Hokishe Sema (6 March 1921 – 31 January 2007) was an Indian politician who served as the third Chief Minister of Nagaland and the fourth Governor of Himachal Pradesh. He was also a member of the drafting committee of the Naga People's Convention.

== Early life ==

Sema was born on 6 March 1921 in the Sütemi village in the erstwhile Naga Hills District (present-day Zünheboto District of Nagaland). He studied in Mokokchung Government School before proceeding to Serampore College and St Anthony's College in Shillong. He joined government service in the 1950s as a school inspector, later serving as an assistant commissioner of the then Naga Hills district of undivided Assam.

== Political career ==
In the late 1950s, he became a member of the drafting committee of the Naga People's Convention. A sixteen-point agreement signed with the Government of India on the basis of this Convention led to the formation of the separate state of Nagaland in 1960. Sema became a member of the interim body of the new state government in 1961.

In 1964, Sema was elected unopposed to the first legislative assembly of the newly-formed Nagaland state from the Akuluto constituency. He served as the cabinet minister in the state governments headed by P. Shilu Ao and T. N. Angami.

In 1967, Sema was one of the two politicians inducted to the Home Mission Board of the Nagaland Baptist Church Church Council when it was reconstituted.

== Chief Minister of Nagaland ==

After the elections to the Second Legislative Assembly (1969-1974), the Naga Nationalist Organisation won 22 of the total 40 seats for which elections were conducted, 12 seats from Tuensang Area were nominated from the region. Eventually, the 12 nominated members as well as eight Independent members lent support to the NNO on 12 February raising the strength of the NNO to 41. Thereby, Sema who was elected the legislative leader of the NNO was sworn in as the third Chief Minister of Nagaland by governor Braj Kumar Nehru. During his term, two no-confidence motions were moved against him. Both, however, were defeated.

He lost his seat to Rano M. Shaiza in 1977. In the 1980s he was the leader of the Congress (I). In 1986 he became Chief Minister for brief period.

Sema's tenure as chief minister is remembered for the role he played in getting Naga underground members to surrender and their subsequent integration and redeployment as a full battalion of the Border Security Force. From 1969 to 1974 and 1982–1987, his government provided Nagaland with a measure of political stability.

== Later political career ==

He joined the Indian National Congress in late 70's, the first national party to set up a unit in Nagaland. He was elected to the Nagaland Legislative Assembly six times during which time he also served as the Finance Minister of the state and as the president of the Nagaland Pradesh Congress Committee from 2004 to 2008.
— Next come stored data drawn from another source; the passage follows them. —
Source: an optimization exercise on an open RTL-to-GDS flow (aim: small area, a short achievable clock period and few clock cycles). Production flows keep margins and buffers that such runs may drop.
In this exercise RTL edits were held to simulation tests only and were not proved equivalent to the original.
Power and IR drop assume default switching activity.

// sdio_spi_engine
module sdio_spi_engine (
    input  wire        clk,
    input  wire        rst,             
    input  wire        op_valid,
    output wire        op_ready,
    input  wire [7:0]  op_sel,          
    input  wire [7:0]  op_index,
    input  wire [31:0] op_arg,
    input  wire [16:0] op_count,
    input  wire [9:0]  op_block_size,
    input  wire        op_mode,
    input  wire [1:0]  op_fn,
    input  wire [2:0]  op_width,
    output wire        res_valid,
    output wire [3:0]  res_code,
    output wire [7:0]  res_status,
    output wire [7:0]  res_stuff,
    output wire        ev_valid,
    output wire [2:0]  ev_kind,
    output reg  [7:0]  ev_tx,
    input  wire        ev_ready,
    input  wire [7:0]  ev_rx,
    input  wire        wd_valid,
    output wire        wd_ready,
    input  wire [7:0]  wd_data,
    output reg         rd_valid,
    output wire [7:0]  rd_data
);
Size in the first run: ~150 I/O pins.
==> flow/config.mk <==
export PLATFORM = sky130hd
export DESIGN_NAME = sdio_spi_engine
export DESIGN_NICKNAME = sdio_spi_engine
export VERILOG_FILES = /design/flow/design.v
export SDC_FILE = /design/flow/constraint.sdc
export NUM_CORES = 4
export LEC_CHECK = 0
export CAP_MARGIN = 20
export CORE_MARGIN = 2
export CORE_UTILIZATION = 40
export SETUP_SLACK_MARGIN = 2.0
export SLEW_MARGIN = 20
==> flow/constraint.sdc <==
create_clock -name core_clock -period 5.0 [get_ports {clk}]
set_input_delay 1.0000 -clock core_clock [delete_from_list [all_inputs] [get_ports {clk}]]
set_output_delay 1.0000 -clock core_clock [all_outputs]
set_load 0.01 [all_outputs]
standard.sh (not shown) runs the stock make flow with config.mk's settings and CLKGATE_MAP_FILE= SYNTH_SCRIPT=/design/flow/synth_recipe.tcl, a recipe that flattens the netlist after the stock synthesis.
==> flow/flow/run.sh <==
#!/bin/bash
# Layout flow: the standard ORFS flow, with the port buffers that
# buffer_ports inserts made from plain sky130_fd_sc_hd__buf_1 cells
# instead of the delay-buffer cell it picks by default. The make output
# of every step goes to standard.log; ORFS keeps each tool's own log
# under orfs/logs/.
set -euo pipefail
export BUFFER_PORTS_ARGS="-buffer_cell sky130_fd_sc_hd__buf_1"
bash standard.sh finish > standard.log 2>&1
Testbench counts at the start, summed over its fixed seeds: cycles 293,774.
From April 1983 to March 1986 he served as Governor of Himachal Pradesh and was later a member of the Rajya Sabha.

In 1994, he left the Indian National Congress owing to differences with the chief minister, S C Jamir and formed the Nationalist Democratic Movement.

== Association with the Bharatiya Janata Party ==
He joined the Bharatiya Janata Party in 1999 and went on to become that party's national executive member.
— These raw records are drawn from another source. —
Context: an optimization exercise on an open-source flow, tuned for small area and a short achievable clock period. The choices shown serve that exercise and are no tape-out recipe. At most, simulation tests tie the RTL to the original design; equivalence was not proved.

==> try-xenon: inputs <==
==> flow/design.v <==
module hpf (
    input  wire        clk,
    input  wire        rst,           
    input  wire        op_valid,
    output wire        op_ready,
    input  wire [3:0]  op_sel,
    input  wire [7:0]  op_cmd,        
    input  wire [7:0]  op_plen,       
    input  wire [8:0]  op_flen,       
    input  wire [15:0] op_alg,        
    input  wire        pl_valid,
    input  wire [7:0]  pl_data,
    output wire        pl_ready,
    output wire        tx_valid,
    output wire [7:0]  tx_data,
    input  wire        tx_ready,
    input  wire        rx_valid,
    input  wire        rx_timeout,
    input  wire [7:0]  rx_data,
    output wire        rx_ready,
    output reg         done,
    output wire        busy,
    output reg  [2:0]  session,
    output wire [15:0] mode,
    output reg         mode_valid,
    output reg  [2:0]  res_kind,
    output reg         fb_valid,
    output wire [8:0]  fb_len,
    output reg         info_valid,
    output wire [7:0]  info_n,
    output reg  [15:0] info_pkt,
    output reg  [15:0] info_id,
    output reg  [7:0]  det_count,
    output reg  [3:0]  err_cause,
    output reg  [8:0]  err_len,
    output reg         close_strobe,
    output reg         det_valid,
    output wire [7:0]  det_kind,
    output wire [15:0] det_ax,
    output wire [15:0] det_ay,
    output wire [15:0] det_bx,
    output wire [15:0] det_by
);
    localparam [3:0] OP_OPEN = 4'h1, OP_SEND = 4'h2, OP_READ_FRAME = 4'h3,
                     OP_READ_RESP = 4'h4, OP_KNOCK = 4'h5, OP_SET_MODE = 4'h6,
                     OP_POLL = 4'h7, OP_CLOSE = 4'h8;
    localparam [2:0] SS_UNINIT = 3'd0, SS_CONN = 3'd1, SS_MODESET = 3'd2,
                     SS_POLLING = 3'd3, SS_CLOSED = 3'd4;
    localparam [2:0] RK_NONE = 3'd0, RK_DONE = 3'd1, RK_FRAME = 3'd2,
                     RK_ACK = 3'd3, RK_SINGLE = 3'd4, RK_DET = 3'd5;
    localparam [3:0] E_TIMEOUT = 4'd1, E_BAD_PREFIX = 4'd2, E_BAD_CSUM = 4'd3,
                     E_ACK_MISMATCH = 4'd4, E_UNKNOWN_CMD = 4'd5,
                     E_UNEXPECTED_CMD = 4'd8, E_BAD_STATE = 4'd9, E_CONTRACT = 4'd10;
    localparam [7:0] C_REQUEST = 8'h20, C_INFO = 8'h29, C_BLOCK = 8'h2A,
                     C_ARROW = 8'h2B, C_KNOCK = 8'h2C, C_SET_ALG = 8'h2D,
                     C_OK = 8'h2E;
    reg        busy_r, ordy_r;
    reg        st_admit, st_tx, st_rx, st_chk, st_fin;
    reg        tx_valid_r, tx_new, pl_ready_r;
    reg        rx_ready_r, rq_v;
    reg [3:0]  sel_q;
    reg [7:0]  cmd_q;               
    reg [7:0]  plen_q;              
    reg [2:0]  alg_q;
    reg        alg_big;             
    reg [2:0]  ph;                  
    reg [7:0]  sum;                 
    reg [7:0]  tx_data_r;
    reg        rq_t;
    reg [7:0]  rq_d;
    reg [8:0]  idx;
    reg [8:0]  len;
    reg        pfx_bad, sum_ok, len0;
    reg        c_ok, c_info, c_det, c_known, c_b0;
    reg        more;                
    reg [7:0]  sb [0:7];            
    reg [2:0]  mode_r;
    assign op_ready = ordy_r;
    assign busy     = busy_r;
    assign tx_valid = tx_valid_r;
    assign tx_data  = tx_data_r;
    assign pl_ready = pl_ready_r;
    assign rx_ready = rx_ready_r;
    assign mode     = {13'd0, mode_r};
    assign fb_len   = len;
    assign info_n   = info_pkt[7:0];
    assign det_kind = {7'b0010101, c_b0};
    assign det_ax   = {sb[1], sb[0]};
    assign det_ay   = {sb[3], sb[2]};
    assign det_bx   = {sb[5], sb[4]};
    assign det_by   = {sb[7], sb[6]};
    wire op_open  = (sel_q == OP_OPEN);
    wire op_send  = (sel_q == OP_SEND);
    wire op_rdfr  = (sel_q == OP_READ_FRAME);
    wire op_rdrs  = (sel_q == OP_READ_RESP);
    wire op_knock = (sel_q == OP_KNOCK);
    wire op_setm  = (sel_q == OP_SET_MODE);
    wire op_poll  = (sel_q == OP_POLL);
    wire op_close = (sel_q == OP_CLOSE);
    wire adm_reserved = (sel_q == 4'h0) || (sel_q > OP_CLOSE);
    wire sess_act     = (session == SS_CONN) || (session == SS_MODESET) || (session == SS_POLLING);
    wire adm_state_ok = op_open ? (session == SS_UNINIT) :
                        op_poll ? ((session == SS_MODESET) || (session == SS_POLLING)) :
                        sess_act;
    wire adm_args_ok  = op_rdfr ? ((len >= 9'd6) && (len <= 9'd261)) :
                        op_setm ? !alg_big : 1'b1;
    wire adm_refuse   = adm_reserved || !adm_state_ok || !adm_args_ok;
    wire tx_idle   = st_tx && !tx_valid_r && !pl_ready_r;
    wire tx_pay    = (ph == 3'd5) && (plen_q != 8'd0);
    wire tx_req_pl = tx_idle && tx_pay && op_send;
    wire tx_load   = tx_idle && (ph != 3'd6) && !(tx_pay && op_send);
    wire tx_end    = tx_idle && (ph == 3'd6);
    reg  [7:0] nb;
    always @* begin
        case (ph)
            3'd0:    nb = 8'h55;
            3'd1:    nb = 8'hAA;
            3'd2:    nb = 8'h11;
            3'd3:    nb = plen_q;
            3'd4:    nb = cmd_q;
            default: nb = (plen_q == 8'd0) ? sum : (plen_q[1] ? {5'd0, alg_q} : 8'd0);
        endcase
    end
    wire [8:0] idx_n   = idx + 9'd1;
    wire       rx_last = (idx_n == len);
    wire       rx_item = st_rx && rq_v;
    reg  [7:0] pfx_byte;
    always @* begin
        case (idx[1:0])
            2'd0:    pfx_byte = 8'h55;
            2'd1:    pfx_byte = 8'hAA;
            default: pfx_byte = 8'h11;
        endcase
    end
    wire frame_ok = !pfx_bad && sum_ok;
    wire [7:0] det_count_n = det_count + 8'd1;
    reg rd_start;         
    reg rd_resp;          
    reg fin;              
    always @* begin
        rd_start = 1'b0;
        rd_resp  = 1'b0;
        if (st_admit && !adm_refuse) begin
            if (op_rdfr) rd_start = 1'b1;
            if (op_rdrs) begin rd_start = 1'b1; rd_resp = 1'b1; end
        end
        if (tx_end) begin
            if (op_poll) begin rd_start = 1'b1; rd_resp = 1'b1; end
            else if (!op_send) rd_start = 1'b1;
        end
        if (st_chk && frame_ok && !op_rdfr && !op_knock && !op_setm) begin
            if (!more && c_info && (sb[0] != 8'd0)) rd_start = 1'b1;
            if (more && c_det && (det_count_n != info_pkt[7:0])) rd_start = 1'b1;
        end
    end
    always @(posedge clk) begin
        fin = 1'b0;
        if (rst) begin
            busy_r       <= 1'b0;
            ordy_r       <= 1'b1;
            st_admit     <= 1'b0;
            st_tx        <= 1'b0;
            st_rx        <= 1'b0;
            st_chk       <= 1'b0;
            st_fin       <= 1'b0;
            tx_valid_r   <= 1'b0;
            tx_new       <= 1'b0;
            pl_ready_r   <= 1'b0;
            rx_ready_r   <= 1'b0;
            rq_v         <= 1'b0;
            done         <= 1'b0;
            session      <= SS_UNINIT;
            mode_valid   <= 1'b0;
            res_kind     <= RK_NONE;
            fb_valid     <= 1'b0;
            info_valid   <= 1'b0;
            det_count    <= 8'd0;
            err_cause    <= 4'd0;
            err_len      <= 9'd0;
            close_strobe <= 1'b0;
            det_valid    <= 1'b0;
        end else begin
            done         <= 1'b0;
            close_strobe <= 1'b0;
            det_valid    <= 1'b0;
            st_admit     <= 1'b0;
            st_fin       <= 1'b0;
            if (ordy_r && op_valid) begin
                busy_r   <= 1'b1;
                ordy_r   <= 1'b0;
                st_admit <= 1'b1;
            end
            tx_valid_r <= (tx_valid_r && !tx_ready) || tx_load || (pl_ready_r && pl_valid);
            tx_new     <= tx_load || (pl_ready_r && pl_valid);
            pl_ready_r <= (pl_ready_r && !pl_valid) || tx_req_pl;
            rq_v       <= rx_ready_r && rx_valid;
            rx_ready_r <= (rx_ready_r && !rx_valid) || rd_start ||
                          (rx_item && !rq_t && !rx_last);
            if (rd_start) begin
                st_tx   <= 1'b0;
                st_rx   <= 1'b1;
                fb_valid <= 1'b0;
                if (rd_resp) begin
                    det_count  <= 8'd0;
                    info_valid <= 1'b0;
                end
            end
            if (st_admit) begin
                if (adm_refuse) begin
                    err_cause <= (adm_reserved || adm_state_ok) ? E_CONTRACT : E_BAD_STATE;
                    err_len   <= 9'd0;
                    res_kind  <= RK_NONE;
                    fb_valid  <= 1'b0;
                    det_count <= 8'd0;
                    fin = 1'b1;
                end else if (op_open || op_close) begin
                    session      <= op_open ? SS_CONN : SS_CLOSED;
                    close_strobe <= op_close;
                    err_cause    <= 4'd0;
                    err_len      <= 9'd0;
                    res_kind     <= RK_DONE;
                    fin = 1'b1;
                end else if (!op_rdfr && !op_rdrs) begin
                    if (op_poll)
                        session <= SS_POLLING;
                    st_tx <= 1'b1;
                end
            end
            if (tx_end && op_send) begin
                err_cause <= 4'd0;
                err_len   <= 9'd0;
                res_kind  <= RK_DONE;
                fin = 1'b1;
            end
            if (rx_item) begin
                if (rq_t) begin
                    err_cause <= E_TIMEOUT;
                    err_len   <= 9'd0;
                    res_kind  <= RK_NONE;
                    fb_valid  <= 1'b0;
                    det_count <= 8'd0;
                    fin = 1'b1;
                end else if (rx_last) begin
                    st_rx  <= 1'b0;
                    st_chk <= 1'b1;
                end
            end
            if (st_chk) begin
                st_chk <= 1'b0;
                if (!frame_ok) begin
                    err_cause <= pfx_bad ? E_BAD_PREFIX : E_BAD_CSUM;
                    err_len   <= len;
                    res_kind  <= RK_NONE;
                    fb_valid  <= 1'b0;
                    det_count <= 8'd0;
                    fin = 1'b1;
                end else begin
                    if (!rd_start)
                        fb_valid <= 1'b1;
                    if (op_rdfr) begin
                        err_cause <= 4'd0;
                        err_len   <= 9'd0;
                        res_kind  <= RK_FRAME;
                        fin = 1'b1;
                    end else if (op_knock || op_setm) begin
                        if (!(len0 && c_ok)) begin
                            err_cause <= E_ACK_MISMATCH;
                            err_len   <= len;
                            res_kind  <= RK_NONE;
                            fb_valid  <= 1'b0;
                            det_count <= 8'd0;
                        end else begin
                            if (op_setm) begin
                                mode_valid <= 1'b1;
                                session    <= SS_MODESET;
                            end
                            err_cause <= 4'd0;
                            err_len   <= 9'd0;
                            res_kind  <= RK_DONE;
                        end
                        fin = 1'b1;
                    end else if (!more) begin
                        if (c_ok || (c_known && !c_info)) begin
                            err_cause <= 4'd0;
                            err_len   <= 9'd0;
                            res_kind  <= c_ok ? RK_ACK : RK_SINGLE;
                            fin = 1'b1;
                        end else if (c_info) begin
                            info_valid <= 1'b1;
                            if (sb[0] == 8'd0) begin
                                err_cause <= 4'd0;
                                err_len   <= 9'd0;
                                res_kind  <= RK_DET;
                                fin = 1'b1;
                            end
                        end else begin
                            err_cause <= E_UNKNOWN_CMD;
                            err_len   <= len;
                            res_kind  <= RK_NONE;
                            fb_valid  <= 1'b0;
                            det_count <= 8'd0;
                            fin = 1'b1;
                        end
                    end else begin
                        if (!c_det) begin
                            err_cause <= c_known ? E_UNEXPECTED_CMD : E_UNKNOWN_CMD;
                            err_len   <= len;
                            res_kind  <= RK_NONE;
                            fb_valid  <= 1'b0;
                            det_count <= 8'd0;
                            fin = 1'b1;
                        end else begin
                            det_valid <= 1'b1;
                            det_count <= det_count_n;
                            if (det_count_n == info_pkt[7:0]) begin
                                st_fin <= 1'b1;
                            end
                        end
                    end
                end
            end
            if (st_fin) begin
                err_cause <= 4'd0;
                err_len   <= 9'd0;
                res_kind  <= RK_DET;
                fin = 1'b1;
            end
            if (fin) begin
                done     <= 1'b1;
                busy_r   <= 1'b0;
                ordy_r   <= 1'b1;
                st_tx    <= 1'b0;
                st_rx    <= 1'b0;
            end
        end
    end
    always @(posedge clk) begin
        if (ordy_r) begin
            sel_q   <= op_sel;
            cmd_q   <= op_cmd;
            plen_q  <= op_plen;
            alg_q   <= op_alg[2:0];
            alg_big <= (op_alg[15:3] != 13'd0) || (op_alg[2:0] == 3'd7);
        end else if (st_admit) begin
            if (op_knock) begin cmd_q <= C_KNOCK;   plen_q <= 8'd0; end
            if (op_setm)  begin cmd_q <= C_SET_ALG; plen_q <= 8'd2; end
            if (op_poll)  begin cmd_q <= C_REQUEST; plen_q <= 8'd0; end
        end else if (tx_idle && tx_pay) begin
            plen_q <= plen_q - 8'd1;
        end
        if (st_admit)
            ph <= 3'd0;
        else if (tx_load)
            ph <= (ph == 3'd5) ? ((plen_q == 8'd0) ? 3'd6 : 3'd5) : ph + 3'd1;
        if (pl_ready_r)
            tx_data_r <= pl_data;
        else if (tx_load)
            tx_data_r <= nb;
        if ((!st_tx && !st_rx) || (st_tx && ph == 3'd6 && !tx_valid_r))
            sum <= 8'd0;
        else if (tx_new)
            sum <= sum + tx_data_r;
        else if (rq_v)
            sum <= sum + rq_d;
        if (ordy_r && op_valid && op_sel == OP_READ_FRAME)
            len <= op_flen;
        else if (st_admit && (op_rdrs || op_poll))
            len <= 9'd16;
        else if (st_admit && (op_knock || op_setm))
            len <= 9'd6;
        if (rd_start) begin
            if (rd_resp)
                more <= 1'b0;
            else if (st_chk)
                more <= 1'b1;
        end
        rq_d <= rx_data;
        rq_t <= rx_timeout;
        if (!st_rx) begin
            idx     <= 9'd0;
            pfx_bad <= 1'b0;
        end else if (rq_v) begin
            idx <= idx_n;
            if (idx < 9'd3 && rq_d != pfx_byte)
                pfx_bad <= 1'b1;
        end
        if (rq_v) begin
            if (idx == 9'd3)
                len0 <= (rq_d == 8'd0);
            if (idx == 9'd4) begin
                c_ok    <= (rq_d == C_OK);
                c_info  <= (rq_d == C_INFO);
                c_det   <= (rq_d == C_BLOCK) || (rq_d == C_ARROW);
                c_known <= (rq_d == C_REQUEST) || (rq_d == C_INFO) || (rq_d == C_BLOCK) ||
                           (rq_d == C_ARROW) || (rq_d == C_KNOCK) || (rq_d == C_SET_ALG) ||
                           (rq_d == C_OK);
                c_b0    <= rq_d[0];
            end
            if (idx < 9'd13) begin
                sb[0] <= sb[1]; sb[1] <= sb[2]; sb[2] <= sb[3]; sb[3] <= sb[4];
                sb[4] <= sb[5]; sb[5] <= sb[6]; sb[6] <= sb[7]; sb[7] <= rq_d;
            end
            sum_ok <= (rq_d == sum);
        end
        if (st_chk && frame_ok && op_setm && len0 && c_ok)
            mode_r <= alg_q;
        if (st_chk && frame_ok && !more && c_info && !op_rdfr && !op_knock && !op_setm) begin
            info_pkt <= {sb[1], sb[0]};
            info_id  <= {sb[3], sb[2]};
        end
    end
endmodule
In 2003 he was re-elected to the Nagaland Legislative Assembly as the Bharatiya Janata Party candidate from Dimapur-I constituency. He became leader of the BJP's legislature party and chairman of the ruling Democratic Alliance of Nagaland with Neiphiu Rio as Chief Minister.

He authored The Emergence of Nagaland in 1986.

== Death ==
Hokishe Sema died on 31 January 2007 of cardiac arrest. He was suffering from old age ailments and was admitted to hospital. He was buried with state honours in his native village of Sutemi. He was survived by his late wife at that time, five sons and a daughter.